Fast and efficient synthesis of high molecular weight poly(epsilon- caprolactone) diols by microwave-assisted polymer synthesis

Because of advantageous features such as shorter reaction times, greater yields, limited generation of by-products and relatively easy and straight forward scaleup, microwave-assisted synthesis has become a very appealing tool in organic synthesis. Conversely, its implementation in the context of the synthesis of biomaterials for biopharmaceutical applications has been more limited. The present work reports on the fast and efficient microwave-assisted synthesis of poly(ethylene glycol) (PEG)-initiated poly(ε-caprolactone) diols (PCL) by the ring-opening polymerization (ROP) of ε-caprolactone using stannous octanoate as catalyst.

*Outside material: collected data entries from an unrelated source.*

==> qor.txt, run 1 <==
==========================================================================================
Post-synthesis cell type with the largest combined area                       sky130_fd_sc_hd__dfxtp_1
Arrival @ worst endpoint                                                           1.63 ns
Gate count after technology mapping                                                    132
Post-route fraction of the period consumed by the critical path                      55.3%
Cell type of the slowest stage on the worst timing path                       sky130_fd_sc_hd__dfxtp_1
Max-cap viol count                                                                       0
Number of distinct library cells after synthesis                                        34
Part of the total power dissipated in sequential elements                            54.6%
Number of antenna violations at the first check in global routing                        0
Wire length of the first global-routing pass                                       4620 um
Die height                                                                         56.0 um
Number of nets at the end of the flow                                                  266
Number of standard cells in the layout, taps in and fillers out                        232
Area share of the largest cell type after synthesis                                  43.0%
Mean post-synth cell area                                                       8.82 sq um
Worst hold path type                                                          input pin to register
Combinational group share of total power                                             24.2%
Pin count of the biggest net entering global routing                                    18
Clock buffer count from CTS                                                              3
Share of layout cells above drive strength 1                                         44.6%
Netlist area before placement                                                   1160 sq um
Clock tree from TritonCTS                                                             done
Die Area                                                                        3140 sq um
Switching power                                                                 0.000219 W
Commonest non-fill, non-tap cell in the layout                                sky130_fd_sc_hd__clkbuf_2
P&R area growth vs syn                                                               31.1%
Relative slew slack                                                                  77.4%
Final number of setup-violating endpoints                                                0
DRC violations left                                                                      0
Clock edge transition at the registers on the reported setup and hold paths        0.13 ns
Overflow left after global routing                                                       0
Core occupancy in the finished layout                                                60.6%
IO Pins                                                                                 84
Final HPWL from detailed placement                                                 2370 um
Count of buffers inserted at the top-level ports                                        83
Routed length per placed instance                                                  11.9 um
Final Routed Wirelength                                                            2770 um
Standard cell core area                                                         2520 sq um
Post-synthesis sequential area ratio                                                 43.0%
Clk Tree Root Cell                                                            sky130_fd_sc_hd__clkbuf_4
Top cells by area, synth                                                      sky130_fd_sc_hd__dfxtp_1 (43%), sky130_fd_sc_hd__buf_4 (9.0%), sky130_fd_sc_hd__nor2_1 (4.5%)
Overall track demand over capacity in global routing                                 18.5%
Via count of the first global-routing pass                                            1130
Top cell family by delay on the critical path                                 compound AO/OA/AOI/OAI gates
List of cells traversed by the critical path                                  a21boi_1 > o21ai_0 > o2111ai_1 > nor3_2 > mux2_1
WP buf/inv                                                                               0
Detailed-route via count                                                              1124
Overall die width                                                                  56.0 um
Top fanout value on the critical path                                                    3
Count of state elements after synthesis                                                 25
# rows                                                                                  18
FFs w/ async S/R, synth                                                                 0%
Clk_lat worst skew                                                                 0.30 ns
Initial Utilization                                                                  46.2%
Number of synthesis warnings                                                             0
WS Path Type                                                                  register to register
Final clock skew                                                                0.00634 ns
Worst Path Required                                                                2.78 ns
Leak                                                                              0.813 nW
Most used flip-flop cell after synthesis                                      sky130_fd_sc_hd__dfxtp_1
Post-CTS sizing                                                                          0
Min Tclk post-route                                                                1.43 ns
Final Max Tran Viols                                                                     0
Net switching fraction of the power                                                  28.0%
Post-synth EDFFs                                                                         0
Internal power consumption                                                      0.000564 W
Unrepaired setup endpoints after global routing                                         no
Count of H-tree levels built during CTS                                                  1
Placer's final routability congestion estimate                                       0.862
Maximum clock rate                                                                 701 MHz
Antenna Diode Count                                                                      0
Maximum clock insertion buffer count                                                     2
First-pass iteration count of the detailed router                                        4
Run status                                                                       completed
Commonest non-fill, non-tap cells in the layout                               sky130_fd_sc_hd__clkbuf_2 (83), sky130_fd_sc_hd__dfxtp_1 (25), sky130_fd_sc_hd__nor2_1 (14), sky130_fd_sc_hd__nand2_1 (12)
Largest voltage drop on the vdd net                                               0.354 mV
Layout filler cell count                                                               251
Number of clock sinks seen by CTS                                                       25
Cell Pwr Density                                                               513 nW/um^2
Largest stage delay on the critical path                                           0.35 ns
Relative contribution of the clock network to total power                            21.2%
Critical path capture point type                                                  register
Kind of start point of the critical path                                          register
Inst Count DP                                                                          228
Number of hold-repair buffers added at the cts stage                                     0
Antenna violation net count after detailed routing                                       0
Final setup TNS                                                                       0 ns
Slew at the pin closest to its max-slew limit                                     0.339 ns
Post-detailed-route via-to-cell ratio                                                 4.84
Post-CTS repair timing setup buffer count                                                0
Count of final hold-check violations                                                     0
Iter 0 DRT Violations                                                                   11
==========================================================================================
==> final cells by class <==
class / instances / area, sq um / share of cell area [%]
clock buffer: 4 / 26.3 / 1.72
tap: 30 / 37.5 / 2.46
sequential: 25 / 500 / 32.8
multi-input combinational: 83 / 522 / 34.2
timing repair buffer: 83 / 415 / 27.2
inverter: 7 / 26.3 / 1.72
<file path="src/tscc_pkg.sv">
// Shared constants for the temperature sensor conversion configuration block
package tscc_pkg;
    // Command byte addresses
    localparam logic [7:0] CMD_STATUS   = 8'h02;
    localparam logic [7:0] CMD_CONFIG   = 8'h03;
    localparam logic [7:0] CMD_RATE     = 8'h04;
    localparam logic [7:0] CMD_CHAN_EN  = 8'h05;
    localparam logic [7:0] CMD_ONE_SHOT = 8'h0f;
    localparam logic [7:0] CMD_DIODE    = 8'h30;
    localparam logic [7:0] CMD_OFF_ONE  = 8'h31;
    localparam logic [7:0] CMD_OFF_TWO  = 8'h32;

    // Field positions
    localparam int STANDBY_BIT = 6;
    localparam int R1_MODEL_BIT = 1;
    localparam int R2_MODEL_BIT = 2;
    localparam int LOCAL_EN_BIT = 0;
    localparam int R1_EN_BIT    = 1;
    localparam int R2_EN_BIT    = 2;
    localparam int BUSY_BIT     = 7;

    // Reset values
    localparam logic [7:0] RST_CONFIG  = 8'h00;
    localparam logic [7:0] RST_RATE    = 8'h02;
    localparam logic [7:0] RST_CHAN_EN = 8'h1f;
    localparam logic [7:0] RST_DIODE   = 8'h02;
    localparam logic [7:0] RST_OFFSET  = 8'h00;

    // Conversion rate codes
    localparam logic [1:0] RATE_CONT = 2'h0;
    localparam logic [1:0] RATE_364  = 2'h1;
    localparam logic [1:0] RATE_1S   = 2'h2;
    localparam logic [1:0] RATE_2S5  = 2'h3;

    // Timing: the interval is counted in millisecond ticks
    localparam int CLK_PERIOD_PS = 10000;
    localparam int TICK_PERIOD_PS = 1000000000;
    localparam int CYC_PER_TICK = TICK_PERIOD_PS / CLK_PERIOD_PS;
    localparam int INTERVAL_364_MS = 364;
    localparam int INTERVAL_1S_MS  = 1000;
    localparam int INTERVAL_2S5_MS = 2500;
    localparam int TICK_W = 12;

    // Channel numbering in sequencing order
    localparam logic [1:0] CHAN_LOCAL = 2'h0;
    localparam logic [1:0] CHAN_R1    = 2'h1;
    localparam logic [1:0] CHAN_R2    = 2'h2;

    typedef enum logic [1:0] {
        SEQ_IDLE,
        SEQ_PICK,
        SEQ_CONV,
        SEQ_PAD
    } tscc_seq_type;
endpackage

</file>
<file path="src/tscc_conv_config.sv">
// Conversion sequencer, offset correction and configuration registers
// Operation
// [RULE1] Per-remote model bit, one selects compensated
// [RULE2] Signed half-degree offset per remote, reset zero
// [RULE3] Offset added to remote raw result
// [RULE4] Standby bit six halts periodic converting
// [RULE5] Two-bit code picks conversion interval
// [RULE6] Convert enabled channels, then pad interval
// [RULE7] Disabled channels skipped, order kept
// [RULE8] Continuous shortens; other rates pad out
// [RULE9] Enable bits: remote two, remote one, local
// [RULE10] Reserved bits always read zero
// [RULE11] One-shot write in standby runs sequence
// [RULE12] Busy status bit while converting
// [RULE13] Writes to reserved bits are ignored
module tscc_conv_config #(
    parameter int CYC_PER_TICK = tscc_pkg::CYC_PER_TICK
) (
    input  wire logic        i_ref_clk,
    input  wire logic        i_rst_n,
    input  wire logic        i_wr_en,
    input  wire logic        i_rd_en,
    input  wire logic [7:0]  i_cmd,
    input  wire logic [7:0]  i_wdata,
    output logic      [7:0]  o_rdata,
    output logic             o_conv_start,
    output logic      [1:0]  o_conv_chan,
    output logic             o_model_sel,
    input  wire logic        i_conv_done,
    input  wire logic [10:0] i_conv_raw,
    output logic             o_temp_valid,
    output logic      [1:0]  o_temp_chan,
    output logic      [10:0] o_temp_value,
    output logic             o_busy
);
    initial begin
        if (CYC_PER_TICK < 2) begin
            $error("tscc_conv_config: CYC_PER_TICK must be at least 2");
        end
    end

    localparam int TW = tscc_pkg::TICK_W;

    // Configuration state
    logic [1:0] model_q, model_d;
    logic       standby_control_q, standby_control_d;
    logic [1:0] rate_q, rate_d;
    logic [2:0] chen_q, chen_d;
    logic [7:0] off1_q, off1_d;
    logic [7:0] off2_q, off2_d;
    logic       shot_q, shot_d;
    logic [7:0] rdata_q, rdata_d;

    // Sequencer state
    tscc_pkg::tscc_seq_type st_q, st_d;
    logic [1:0]    chan_q, chan_d;
    logic [TW-1:0] ms_q, ms_d;
    logic          start_q, start_d;
    logic          seq_begin;
    logic          tick;

    // Result state
    logic          tv_q, tv_d;
    logic [1:0]    tc_q, tc_d;
    logic [10:0]   tval_q, tval_d;

    // Register writes keep only the defined fields
    always_comb begin
        model_d = model_q;
        standby_control_d  = standby_control_q;
        rate_d  = rate_q;
        chen_d  = chen_q;
        off1_d  = off1_q;
        off2_d  = off2_q;
        shot_d  = shot_q;
        if (seq_begin) begin
            shot_d = 1'b0;
        end
        if (i_wr_en) begin
            case (i_cmd)
                tscc_pkg::CMD_DIODE:   model_d = i_wdata[2:1]; // [RULE1] [RULE13]
                tscc_pkg::CMD_CONFIG:  standby_control_d = i_wdata[tscc_pkg::STANDBY_BIT]; // [RULE4]
                tscc_pkg::CMD_RATE:    rate_d = i_wdata[1:0]; // [RULE5] [RULE13]
                tscc_pkg::CMD_CHAN_EN: chen_d = i_wdata[2:0]; // [RULE9] [RULE13]
                tscc_pkg::CMD_OFF_ONE: off1_d = i_wdata; // [RULE2]
                tscc_pkg::CMD_OFF_TWO: off2_d = i_wdata; // [RULE2]
                // Data is dropped; only honoured in standby
                tscc_pkg::CMD_ONE_SHOT: shot_d = standby_control_q | shot_q; // [RULE11]
                default: ;
            endcase
        end
    end

    // Read mux; unmapped commands answer zero
    always_comb begin
        rdata_d = rdata_q;
        if (i_rd_en) begin
            case (i_cmd)
                tscc_pkg::CMD_DIODE:   rdata_d = {5'h00, model_q, 1'b0}; // [RULE10]
                tscc_pkg::CMD_CONFIG:  rdata_d = {1'b0, standby_control_q, 6'h00}; // [RULE10]
                tscc_pkg::CMD_RATE:    rdata_d = {6'h00, rate_q}; // [RULE10]
                tscc_pkg::CMD_CHAN_EN: rdata_d = {5'h00, chen_q}; // [RULE10]
                tscc_pkg::CMD_OFF_ONE: rdata_d = off1_q;
                tscc_pkg::CMD_OFF_TWO: rdata_d = off2_q;
                tscc_pkg::CMD_STATUS:  rdata_d = {o_busy, 7'h00}; // [RULE12]
                default:               rdata_d = 8'h00;
            endcase
        end
    end

    always_ff @(posedge i_ref_clk) begin
        if (!i_rst_n) begin
            model_q <= tscc_pkg::RST_DIODE[2:1];
            standby_control_q  <= tscc_pkg::RST_CONFIG[tscc_pkg::STANDBY_BIT];
            rate_q  <= tscc_pkg::RST_RATE[1:0];
            chen_q  <= tscc_pkg::RST_CHAN_EN[2:0];
            off1_q  <= tscc_pkg::RST_OFFSET;
            off2_q  <= tscc_pkg::RST_OFFSET;
            shot_q  <= 1'b0;
            rdata_q <= 8'h00;
        end else begin
            model_q <= model_d;
            standby_control_q  <= standby_control_d;
            rate_q  <= rate_d;
            chen_q  <= chen_d;
            off1_q  <= off1_d;
            off2_q  <= off2_d;
            shot_q  <= shot_d;
            rdata_q <= rdata_d;
        end
    end

    // Millisecond enable for interval padding
    tscc_tick_div #(
        .DIV (CYC_PER_TICK)
    ) u_tick (
        .i_ref_clk (i_ref_clk),
        .i_rst_n   (i_rst_n),
        .i_clear   (seq_begin),
        .o_tick    (tick)
    );

    // Interval length in ticks for the selected code
    logic [TW-1:0] interval_ms;
    always_comb begin
        case (rate_q)
            tscc_pkg::RATE_364: interval_ms = TW'(tscc_pkg::INTERVAL_364_MS); // [RULE5]
            tscc_pkg::RATE_1S:  interval_ms = TW'(tscc_pkg::INTERVAL_1S_MS);
            tscc_pkg::RATE_2S5: interval_ms = TW'(tscc_pkg::INTERVAL_2S5_MS);
            default:            interval_ms = '0;
        endcase
    end

    // First enabled channel at or after the current one
    logic       next_ok;
    logic [1:0] next_chan;
    always_comb begin
        next_ok   = 1'b0;
        next_chan = chan_q;
        for (int i = 2; i >= 0; i--) begin
            if (chen_q[i] && 2'(i) >= chan_q) begin // [RULE7]
                next_ok   = 1'b1;
                next_chan = 2'(i);
            end
        end
    end

    assign seq_begin = (st_q == tscc_pkg::SEQ_IDLE) && (!standby_control_q || shot_q); // [RULE4] [RULE11]

    // Sequencer: a running sequence always finishes even if standby is set
    always_comb begin
        st_d    = st_q;
        chan_d  = chan_q;
        start_d = 1'b0;
        ms_d    = ms_q;
        if (seq_begin) begin
            ms_d = '0;
        end else if (tick && ms_q != '1) begin
            ms_d = ms_q + TW'(1);
        end
        case (st_q)
            tscc_pkg::SEQ_IDLE: begin
                if (seq_begin) begin
                    st_d   = tscc_pkg::SEQ_PICK;
                    chan_d = tscc_pkg::CHAN_LOCAL;
                end
            end
            tscc_pkg::SEQ_PICK: begin
                if (next_ok) begin
                    st_d    = tscc_pkg::SEQ_CONV; // [RULE6]
                    chan_d  = next_chan;
                    start_d = 1'b1;
                end else begin
                    st_d = tscc_pkg::SEQ_PAD;
                end
            end
            tscc_pkg::SEQ_CONV: begin
                if (i_conv_done) begin
                    if (chan_q == tscc_pkg::CHAN_R2) begin
                        st_d = tscc_pkg::SEQ_PAD;
                    end else begin
                        st_d   = tscc_pkg::SEQ_PICK;
                        chan_d = chan_q + 2'h1;
                    end
                end
            end
            tscc_pkg::SEQ_PAD: begin
                // Padding is fixed by elapsed time, so skipped channels
                // lengthen the pad and only continuous mode runs faster
                if (standby_control_q || ms_q >= interval_ms) begin // [RULE6] [RULE8]
                    st_d = tscc_pkg::SEQ_IDLE;
                end
            end
            default: st_d = tscc_pkg::SEQ_IDLE;
        endcase
    end

    always_ff @(posedge i_ref_clk) begin
        if (!i_rst_n) begin
            st_q    <= tscc_pkg::SEQ_IDLE;
            chan_q  <= tscc_pkg::CHAN_LOCAL;
            ms_q    <= '0;
            start_q <= 1'b0;
        end else begin
            st_q    <= st_d;
            chan_q  <= chan_d;
            ms_q    <= ms_d;
            start_q <= start_d;
        end
    end

    // Offset correction: half-degree offset scaled to eighth-degree raw, saturated
    logic signed [12:0] sum;
    logic [7:0]         off_sel;
    always_comb begin
        off_sel = (chan_q == tscc_pkg::CHAN_R1) ? off1_q : off2_q;
        sum     = $signed({{2{i_conv_raw[10]}}, i_conv_raw});
        if (chan_q != tscc_pkg::CHAN_LOCAL) begin
            sum = sum + $signed({{3{off_sel[7]}}, off_sel, 2'b00}); // [RULE3]
        end
        tv_d   = 1'b0;
        tc_d   = tc_q;
        tval_d = tval_q;
        if (st_q == tscc_pkg::SEQ_CONV && i_conv_done) begin
            tv_d = 1'b1;
            tc_d = chan_q;
            if (sum > 13'sd1023) begin
                tval_d = 11'h3ff;
            end else if (sum < -13'sd1024) begin
                tval_d = 11'h400;
            end else begin
                tval_d = sum[10:0];
            end
        end
    end

    always_ff @(posedge i_ref_clk) begin
        if (!i_rst_n) begin
            tv_q   <= 1'b0;
            tc_q   <= tscc_pkg::CHAN_LOCAL;
            tval_q <= 11'h000;
        end else begin
            tv_q   <= tv_d;
            tc_q   <= tc_d;
            tval_q <= tval_d;
        end
    end

    assign o_rdata      = rdata_q;
    assign o_conv_start = start_q;
    assign o_conv_chan  = chan_q;
    assign o_model_sel  = (chan_q == tscc_pkg::CHAN_R1) ? model_q[0] :
                          (chan_q == tscc_pkg::CHAN_R2) ? model_q[1] : 1'b0; // [RULE1]
    assign o_temp_valid = tv_q;
    assign o_temp_chan  = tc_q;
    assign o_temp_value = tval_q;
    assign o_busy       = (st_q == tscc_pkg::SEQ_PICK) || (st_q == tscc_pkg::SEQ_CONV); // [RULE12]
endmodule // tscc_conv_config

</file>
<file path="src/tscc_tick_div.sv">
// Clock divider giving a one-cycle enable pulse every DIV cycles
module tscc_tick_div #(
    parameter int DIV = 100000
) (
    input  wire logic i_ref_clk,
    input  wire logic i_rst_n,
    input  wire logic i_clear,
    output logic      o_tick
);
    localparam int CW = $clog2(DIV);

    initial begin
        if (DIV < 2) begin
            $error("tscc_tick_div: DIV must be at least 2");
        end
    end

    logic [CW-1:0] cnt_q;
    logic [CW-1:0] cnt_d;

    // Wrap at DIV-1; clear realigns the phase to a new sequence
    always_comb begin
        if (i_clear || cnt_q == CW'(DIV - 1)) begin
            cnt_d = '0;
        end else begin
            cnt_d = cnt_q + CW'(1);
        end
    end

    always_ff @(posedge i_ref_clk) begin
        if (!i_rst_n) begin
            cnt_q <= '0;
        end else begin
            cnt_q <= cnt_d;
        end
    end

    assign o_tick = !i_clear && (cnt_q == CW'(DIV - 1));
endmodule // tscc_tick_div

</file>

Since the PEG content in the synthesized copolymers was extremely low (0.2-1.9%), products were highly hydrophobic and displayed the intrinsic thermal properties of pure PCL. As opposed to the more timeconsuming conventional thermally-driven synthesis that usually demands 2-3 h, the microwave technique resulted in intermediate to high molecular weight PEG-PCL derivatives within 10-15 min. The influence of different parameters affecting the synthetic process, namely monomer-to-initiator ratio, reaction time, catalyst concentration and the presence, type, and concentration of solvent were thoroughly investigated.